In the early 1800s, Nicolas Petitcollin, the company's founder, manufactured horn combs in Étain, Meuse, France. Since 1864, the company has been headquartered in Paris. Nicolas Petitcollin began working in celluloid in the late 1800s. In 1901, the company adopted an eagle's head logo, which it retains to this day. It has been listed on the Paris Stock Exchange since November 27, 1906. It began manufacturing dolls in 1912.

During World War I, the factory in Étain was completely destroyed. Nonetheless Petitcollin thrived during the interwar period. Around 1924-1926, the Petitcollin company innovated by launching on the market a baby doll which can be bathed, the swimming doll "Petit Collin". With the arrival of polyester resins, Petitcollin decided to specialize in manufacturing objects made from the material. In 1961 it became the first French manufacturer of polyester resin helmets, operating from a rebuilt factory in Étain.

In 1995, Vilac acquired the company, which became known as SARL Jouets Petitcollin.

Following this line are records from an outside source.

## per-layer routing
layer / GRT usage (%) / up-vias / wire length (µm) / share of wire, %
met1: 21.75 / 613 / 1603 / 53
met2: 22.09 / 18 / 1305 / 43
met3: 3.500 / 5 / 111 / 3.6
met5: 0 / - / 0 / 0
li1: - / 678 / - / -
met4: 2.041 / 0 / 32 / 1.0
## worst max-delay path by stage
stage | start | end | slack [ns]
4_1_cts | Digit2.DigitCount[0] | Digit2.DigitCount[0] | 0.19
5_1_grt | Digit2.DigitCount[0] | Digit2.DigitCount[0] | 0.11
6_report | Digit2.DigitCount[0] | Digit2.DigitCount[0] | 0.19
===== flow/design.v =====
module ROM_Authentication(Password_Enter, Password, Logged_In, Logged_Out, clk, rst, Passed, q_ROM, ROM_addr);	
 input Password_Enter;
 input [3:0]Password;
 output Passed;
 input [3:0]q_ROM;
 reg [3:0]ROM_Data; 
 output [4:0]ROM_addr;
 output Logged_In, Logged_Out;
 input clk, rst;
 reg Logged_In, Logged_Out;
 reg Passed;
 reg [1:0]Cnt; reg [4:0]ROM_addr;
 parameter Check_Button=0, Fetching_ROM_WD=1, ROM_Cycle1=2, ROM_Cycle2=3, ROM_Catch=4, Compare=5, 
 Cnt_CMP=6, Verify=7, Success=8;
 reg [3:0]State;
 reg SFSG;
 reg [3:0]Password_AC;
 always@(posedge clk)begin
  if(rst==1'b0)begin
      SFSG<=1'b1;
      Logged_In<=1'b0; Logged_Out<=1'b1; Passed<=1'b0; Cnt<=2'b00;
      State<=Check_Button; ROM_addr<=5'b00000;
     end
   else
     begin
        case(State)
            Check_Button:begin
               Logged_In<=1'b0; Logged_Out<=1'b1; Passed<=1'b0;
               if(Password_Enter==1'b1)begin
                   State<=Fetching_ROM_WD;
               end
               else begin
                   State<=Check_Button;
               end
            end
            Fetching_ROM_WD:begin
		Password_AC<=Password;
               ROM_addr<={3'b000, Cnt};
               State<=ROM_Cycle1;
            end
            ROM_Cycle1:begin
               State<=ROM_Cycle2;
            end
            ROM_Cycle2:begin
               State<=ROM_Catch;
            end
            ROM_Catch:begin
                ROM_Data<=q_ROM;
                State<=Compare;
            end
            Compare:begin
                if(Password_AC!=ROM_Data)begin
                         SFSG<=1'b0;
                       State<=Cnt_CMP;
                end
                else begin
                       SFSG<=1'b1;
                       State<=Cnt_CMP;
                end
            end
            Cnt_CMP:begin
                if(Cnt==2'b11)begin
                   State<=Verify;
                end
                else begin
                  Cnt<=Cnt+1;
                   State<=Check_Button;
                end
            end
            Verify:begin
               if(SFSG==1'b1)begin       
                  State<=Success;
                 end
               else
                 begin
                  State<=Check_Button;
                 end
            end
            Success:begin
                   Passed<=1'b1;
						Logged_In<=1'b1; Logged_Out<=1'b0;
             end
           default:begin
              SFSG<=1'b1;
              Logged_In<=1'b0; Logged_Out<=1'b1; Passed<=1'b0;
              State<=Check_Button;
           end
          endcase
        end
      end
endmodule 

===== flow/run.sh =====
#!/bin/bash
# OpenROAD 26Q1-2900-gdf79404cd8, Yosys 0.63+post, stock flow scripts
make -C /OpenROAD-flow-scripts/flow DESIGN_CONFIG=/design/flow/config.mk WORK_HOME=/design/flow/orfs finish

===== flow/config.mk =====
export PLATFORM = sky130hd
export DESIGN_NAME = ROM_Authentication
export DESIGN_NICKNAME = ROM_Authentication
export VERILOG_FILES = /design/flow/design.v
export SDC_FILE = /design/flow/constraint.sdc
export NUM_CORES = 4
export LEC_CHECK = 1
export CORE_AREA = 10 10 89 89
export DIE_AREA = 0 0 99 99

===== flow/constraint.sdc =====
current_design ROM_Authentication

set clk_period 1.6
set clk_io_pct 0.2

create_clock -name clk0 -period $clk_period [get_ports {clk}]

set non_clock_inputs [all_inputs -no_clocks]
set_input_delay [expr $clk_period * $clk_io_pct] -clock clk0 $non_clock_inputs
set_output_delay [expr $clk_period * $clk_io_pct] -clock clk0 [all_outputs]

==> summary.txt <==
fmax = 0.717 GHz
top cells, area = dfxtp_1 37%, edfxtp_1 28%, xor2_1 4.0%
Mapped Cells = 71
crit share post-route = 87.2%
CTS tree = built
post-CTS setup buffers = 0
Switch Pwr = 0.211 mW
fin util = 19.2%
Fin Setup TNS = 0 ns
Worst Max-Slew Pin Slew = 0.522 ns
total grt overflow = 0
hold buffers post-CTS = 0
post-DP HPWL = 1340 um
register share of total power = 60.9%
vias in the first global route = 547
r2r worst-path depth = 3
endpoints failing hold = 0
Area leader share = 36.8%
Mean Syn Cell Area = 12.3 um2
TritonCTS Buffers = 3
clk_skew = 0.00126 ns
Total GRT Usage = 3.38%
Setup Viol. Count Final = 0
Yosys chip area = 871 um2
static leakage = 0.417 nW
CTS root buf = clkbuf_8
Die Y = 99 um
worst setup margin = 0.204 ns
Antenna diodes = 0
die area = 9800 um2
Arr. time, crit path = 1.08 ns
Crit. End Element = primary output
VDD IR max = 529 uV
CP startpoint kind = register
worst hold path depth = 2
crit path buf inv count = 1
WL/cell = 10.4 um
floorplan-stage core utilization = 14.5%
Critical-path top delay cell = clkdlybuf4s50_1
Unique cell types = 24
io pins = 19
Reg-to-Reg End = Logged_Out
max cap viols = 0
via/cell ratio = 3.33
CTS sink cnt = 24
worst-skew pair later-pin latency = 0.26 ns
share of cells above drive strength 1 = 7.78%
Cell Area, Synth = 871 um2
final wirelength = 1710 um
Vias = 549
Hold/Removal Path Class = reg2reg
Yosys top cell by area = dfxtp_1
combinational group share of total power = 5.9%
tool warning count = 25
Tmin final = 1.40 ns
detailed router's first-iteration violation count = 20
antenna violations before repair = 0
Largest stage delay, worst path = 0.48 ns
CP top delay family = buffers and inverters
PortBufs = 15
number of cell rows = 28
status = complete, no violations
dpl ws = 0.142 ns
largest net degree at the start of global routing = 14
Reg2Reg Launch Point = State[5]
Final Max Slew Viols = 0
Crit Path Class = reg2out
slew margin rel. = 64.9%
hold wc startpoint = ROM_addr[1]
PD cells = 921 nW/um2
gpl congestion = 0.764
reg2reg setup slack = 0.24 ns
Synth flops = 24
crit-path max FO = 2
area added between synthesis and finish = 32.3%
cell chain of the critical path = clkdlybuf4s50_1
# Cells Yosys = 71
Synth Seq Share = 64.4%
drt pass-1 iters = 4
clock network power share = 33.1%
remaining antenna violation count = 0
Remaining DRCs = 0
crit path launch = ROM_addr[0]
CTS Buffer Depth = 2
Hold Crit Endpoint = ROM_addr[1]
internal power = 0.851 mW
Sw Share = 19.9%
htree depth = 1
Clock transition at path regs = 0.08 ns
CP required = 1.28 ns
post_cts resized = 0
first-pass GRT wire length = 2700 um
core area = 5990 um2
RSZ-0062 raised after global routing = false
Syn. warnings = 1
chip width = 99 um
metrics by stage:
stage          hold WS (ns)  area, um2  total power, mW  instances
2_1_floorplan         0.392        878            0.686         73
3_3_place_gp          0.485       1110            0.724        161
3_5_place_dp          0.483       1110            0.724        161
4_1_cts               0.507       1150             1.07        165
5_1_grt               0.543       1150             1.11        165
6_report              0.502       1150             1.06        165
Yosys cell counts:
cell type   n
and3_1      2
edfxtp_1    8
or3_1       1
xor2_1      4
nand2b_1    1
o32a_1      1
conb_1      1
and2_1      5
nor2_1      5
o21ai_0     2
ha_1        1
o311ai_1    1
buf_4       4
nor2b_1     1
nand3_1     3
inv_1       2
xnor2_1     1
mux2i_1     3
a21oi_1     3
dfxtp_1    16
and2_2      1
or4_4       1
nor3_1      1
nor4_1      3
cell type report:
class / count / area [um2]
Timing Repair Buffer: 17 / 165
Inverter: 2 / 7.51
Fill cell: 642 / 4840
Sequential cell: 24 / 561
Multi-Input combinational cell: 43 / 280
Clock inverter: 1 / 3.75
Clock buffer: 3 / 41.3
Tap cell: 75 / 93.8
worst min-delay path: stages (launching register included):
cell and delay [ns]:
dfxtp_1 0.33, mux2i_1 0.06, nor2_1 0.07
logic make-up (layout without fill, tap and decap cells):
group | after synthesis | count (layout) | share of synthesized area (%)
mux | 3 | 3 | 3.45
xor+xnor | 5 | 5 | 5.03
fa+ha+maj | 1 | 1 | 1.44
buf+inv | 6 | 23 | 4.31
flops | 24 | 24 | 64.4
simple gates | 24 | 24 | 15.9
compound gates | 7 | 7 | 5.03
other cells | 1 | 3 | 0.431
routing by layer:
metal  part of all wire, %  vias to the layer above  global-route usage (%)
li1                      -                      279                       -
met1                    50                      252                    4.37
met2                    36                       16                    4.06
met3                    13                        2                    3.03
met4                   1.3                        0                   0.662
met5                     0                        -                       0
registers in the layout, summed over array words and instances, names as in the netlist:
signal       cells
Logged_In        1
Password_AC      4
SFSG             1
Logged_Out       1
ROM_Data         4
State            9
Cnt              2
ROM_addr         2
cell usage in the layout, fill, tap and decap left out, drive strengths merged:
master,instances
nor2,5
dfxtp,16
inv,2
or3,1
nor4,3
conb,3
o311ai,1
o21ai,2
buf,2
clkdlybuf4s50,15
nor2b,1
nand2b,1
or4,1
mux2i,3
clkbuf,3
clkinv,1
a21oi,3
and3,2
ha,1
nor3,1
edfxtp,8
o32a,1
nand3,3
and2,6
xor2,4
xnor2,1
worst max-delay path by stage:
stage                 slack [ns]           to  cells past startpoint
after CTS                   0.18  ROM_addr[1]                      1
after global routing        0.12  ROM_addr[1]                      1
final                       0.20  ROM_addr[0]                      1
power groups by stage:
stage                 registers (mW)  clock network, mW  logic [mW]
after CTS                      0.647              0.359      0.0637
after global routing           0.649              0.395      0.0680
final                          0.647              0.352      0.0630
No activity file was given, so power comes from the tool's default toggle rates.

The factory has been open to the public since 1998. It is the only operational doll factory in France; the company was given the Label Entreprise du partimoine vivant (Living Heritage Company label) by the French government in 2007.

The association of local authorities around Étain built a museum dedicated to the brand; it opened in September 2009. On October 19, 2009, the French post office emitted a dolls stamps collection. A Petitcollin swimming doll appeared on one of them.